Find "export DETAILED_ROUTE_END_ITERATION = 16" and "create_clock -name aclk" in the records below. Copy the lines holding them and every line between, exactly, and no others.
=== Recorded data ===
[config.mk]
export PLATFORM = sky130hd
export DESIGN_NAME = skt_ctrl
export DESIGN_NICKNAME = d
export VERILOG_FILES = /design/src/hdl/skt_pkg.sv /design/src/hdl/skt_ctrl.sv
export SDC_FILE = /design/constraint.sdc
export NUM_CORES = 1
export LEC_CHECK = 0
export BUFFER_PORTS_ARGS = -buffer_cell sky130_fd_sc_hd__buf_2
export CAP_MARGIN = 40
export CORE_AREA = 2 2 268 270
export CTS_BUF_LIST = sky130_fd_sc_hd__clkbuf_4
export DETAILED_ROUTE_END_ITERATION = 16
export DIE_AREA = 0 0 270 272
export SLEW_MARGIN = 20
export SYNTH_ARGS = -nofsm -noshare
export SYNTH_HDL_FRONTEND = slang
export SYNTH_SLANG_ARGS = --single-unit
[constraint.sdc]
create_clock -name aclk -period 6.33 [get_ports aclk]
set_input_delay 0.3165 -clock aclk [delete_from_list [all_inputs] [get_ports aclk]]
set_output_delay 0.3165 -clock aclk [all_outputs]
set_load 0.005 [all_outputs]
===
Exercise result ->
export DETAILED_ROUTE_END_ITERATION = 16
export DIE_AREA = 0 0 270 272
export SLEW_MARGIN = 20
export SYNTH_ARGS = -nofsm -noshare
export SYNTH_HDL_FRONTEND = slang
export SYNTH_SLANG_ARGS = --single-unit
[constraint.sdc]
create_clock -name aclk -period 6.33 [get_ports aclk]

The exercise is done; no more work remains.